Task objective: Of the lines below, count those containing the word "else". Reply with the number alone.

━━━━

`src/rtl/bcc_pkg.sv`:
```
package bcc_pkg;
  localparam int STAT_W = 3;
  localparam int PH_W   = 3;

  typedef enum logic [PH_W-1:0] {
    PH_IDLE, PH_T1, PH_T2, PH_T3, PH_TW, PH_T4
  } phase_t;

  typedef enum logic [STAT_W-1:0] {
    ST_INTA  = 3'b000,
    ST_IORD  = 3'b001,
    ST_IOWR  = 3'b010,
    ST_HALT  = 3'b011,
    ST_FETCH = 3'b100,
    ST_MRD   = 3'b101,
    ST_MWR   = 3'b110,
    ST_PASS  = 3'b111
  } stat_t;

  // internal command set, active high
  typedef struct packed {
    logic inta;
    logic mrd;
    logic mwr;
    logic amwr;
    logic iord;
    logic iowr;
    logic aiowr;
  } cmd_t;
endpackage

```
`src/rtl/bcc_start_det.sv`:
```
module bcc_start_det
  import bcc_pkg::*;
#(
  parameter int SW = STAT_W
) (
  input  logic          clk,
  input  logic          rst,
  input  logic [SW-1:0] stat,
  output logic          start,
  output stat_t         code
);
  logic [SW-1:0] prev_q;

  always_ff @(posedge clk) begin
    if (rst) prev_q <= ST_PASS;
    else     prev_q <= stat;
  end

  assign code  = stat_t'(stat);
  // passive-to-active transition, halt excluded
  assign start = (prev_q == ST_PASS) && (code != ST_PASS) && (code != ST_HALT);
endmodule

```
`src/rtl/bcc_seq.sv`:
```
module bcc_seq
  import bcc_pkg::*;
(
  input  logic   clk,
  input  logic   rst,
  input  logic   start,
  input  stat_t  code,
  input  logic   rdy,
  output phase_t phase_d,
  output stat_t  code_d
);
  phase_t phase_q;
  stat_t  code_q;

  always_comb begin
    phase_d = phase_q;
    code_d  = code_q;
    case (phase_q)
      PH_IDLE: if (start) begin
        phase_d = PH_T1;
        code_d  = code;
      end
      PH_T1: phase_d = PH_T2;
      PH_T2: phase_d = PH_T3;
      PH_T3, PH_TW: phase_d = rdy ? PH_T4 : PH_TW;
      PH_T4: begin
        if (start) begin
          phase_d = PH_T1;
          code_d  = code;
        end else begin
          phase_d = PH_IDLE;
        end
      end
      default: phase_d = PH_IDLE;
    endcase
  end

  always_ff @(posedge clk) begin
    if (rst) begin
      phase_q <= PH_IDLE;
      code_q  <= ST_PASS;
    end else begin
      phase_q <= phase_d;
      code_q  <= code_d;
    end
  end
endmodule

```
`src/rtl/bcc_cmd_dec.sv`:
```
module bcc_cmd_dec
  import bcc_pkg::*;
(
  input  logic   clk,
  input  logic   rst,
  input  phase_t phase,
  input  stat_t  code,
  input  logic   aen_n,
  input  logic   cen,
  input  logic   iob,
  output logic   ale,
  output logic   den,
  output logic   dt_r,
  output logic   mce_pden,
  output cmd_t   cmd
);
  logic in_cyc, data_ph, late_ph, is_rd, gate;
  logic ale_d, den_d, dtr_d, mp_d;
  cmd_t cmd_d;

  always_comb begin
    in_cyc  = (phase != PH_IDLE);
    data_ph = (phase == PH_T2) || (phase == PH_T3) || (phase == PH_TW) || (phase == PH_T4);
    late_ph = (phase == PH_T3) || (phase == PH_TW) || (phase == PH_T4);
    is_rd   = (code == ST_INTA) || (code == ST_IORD) || (code == ST_FETCH) || (code == ST_MRD);
    gate    = cen && !aen_n;

    ale_d = (phase == PH_T1);
    den_d = cen && data_ph;
    dtr_d = !(in_cyc && is_rd);
    mp_d  = cen && (iob ? data_ph : ((phase == PH_T1) && (code == ST_INTA)));

    cmd_d.inta  = gate && data_ph && (code == ST_INTA);
    cmd_d.mrd   = gate && data_ph && ((code == ST_MRD) || (code == ST_FETCH));
    cmd_d.iord  = gate && data_ph && (code == ST_IORD);
    cmd_d.amwr  = gate && data_ph && (code == ST_MWR);
    cmd_d.mwr   = gate && late_ph && (code == ST_MWR);
    cmd_d.aiowr = gate && data_ph && (code == ST_IOWR);
    cmd_d.iowr  = gate && late_ph && (code == ST_IOWR);
  end

  always_ff @(posedge clk) begin
    if (rst) begin
      ale      <= 1'b0;
      den      <= 1'b0;
      dt_r     <= 1'b1;
      mce_pden <= 1'b0;
      cmd      <= '0;
    end else begin
      ale      <= ale_d;
      den      <= den_d;
      dt_r     <= dtr_d;
      mce_pden <= mp_d;
      cmd      <= cmd_d;
    end
  end
endmodule

```
`src/rtl/bus_cmd_ctrl.sv`:
```
module bus_cmd_ctrl
  import bcc_pkg::*;
#(
  parameter int SW = STAT_W
) (
  input  logic          clk,
  input  logic          rst,
  input  logic [SW-1:0] stat,
  input  logic          rdy,
  input  logic          aen_n,
  input  logic          cen,
  input  logic          iob,
  output logic          ale,
  output logic          den,
  output logic          dt_r,
  output logic          mce_pden,
  output logic          inta_n,
  output logic          mrd_n,
  output logic          mwr_n,
  output logic          amwr_n,
  output logic          iord_n,
  output logic          iowr_n,
  output logic          aiowr_n
);
  logic   start;
  stat_t  code;
  phase_t phase_d;
  stat_t  code_d;
  cmd_t   cmd;

  bcc_start_det #(.SW(SW)) u_det (
    .clk(clk), .rst(rst), .stat(stat), .start(start), .code(code)
  );

  bcc_seq u_seq (
    .clk(clk), .rst(rst), .start(start), .code(code), .rdy(rdy),
    .phase_d(phase_d), .code_d(code_d)
  );

  bcc_cmd_dec u_dec (
    .clk(clk), .rst(rst), .phase(phase_d), .code(code_d),
    .aen_n(aen_n), .cen(cen), .iob(iob),
    .ale(ale), .den(den), .dt_r(dt_r), .mce_pden(mce_pden), .cmd(cmd)
  );

  assign inta_n  = ~cmd.inta;
  assign mrd_n   = ~cmd.mrd;
  assign mwr_n   = ~cmd.mwr;
  assign amwr_n  = ~cmd.amwr;
  assign iord_n  = ~cmd.iord;
  assign iowr_n  = ~cmd.iowr;
  assign aiowr_n = ~cmd.aiowr;
endmodule

```
`config.mk`:
```
export PLATFORM = sky130hd
export DESIGN_NAME = bus_cmd_ctrl
export DESIGN_NICKNAME = d
export VERILOG_FILES = /design/src/rtl/bcc_pkg.sv /design/src/rtl/bcc_start_det.sv /design/src/rtl/bcc_seq.sv /design/src/rtl/bcc_cmd_dec.sv /design/src/rtl/bus_cmd_ctrl.sv
export SDC_FILE = /design/constraint.sdc
export NUM_CORES = 1
export LEC_CHECK = 0
export ABC_CLOCK_PERIOD_IN_PS = 1450
export BUFFER_PORTS_ARGS = -buffer_cell sky130_fd_sc_hd__buf_2
export CORE_MARGIN = 2
export CORE_UTILIZATION = 35
export CTS_BUF_LIST = sky130_fd_sc_hd__clkbuf_16
export DETAILED_ROUTE_END_ITERATION = 6
export GPL_ROUTABILITY_DRIVEN = 0
export PLACE_DENSITY = 0.66
export SLEW_MARGIN = 20
export SYNTH_ARGS = -nofsm -noshare
export SYNTH_HDL_FRONTEND = slang
export SYNTH_SLANG_ARGS = --single-unit
```
`constraint.sdc`:
```
create_clock -name clk -period 1.45 [get_ports clk]
set_input_delay 0.29 -clock clk [delete_from_list [all_inputs] [get_ports clk]]
set_output_delay 0.29 -clock clk [all_outputs]
set_load 0.01 [all_outputs]
```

━━━━

Solution to this task: 4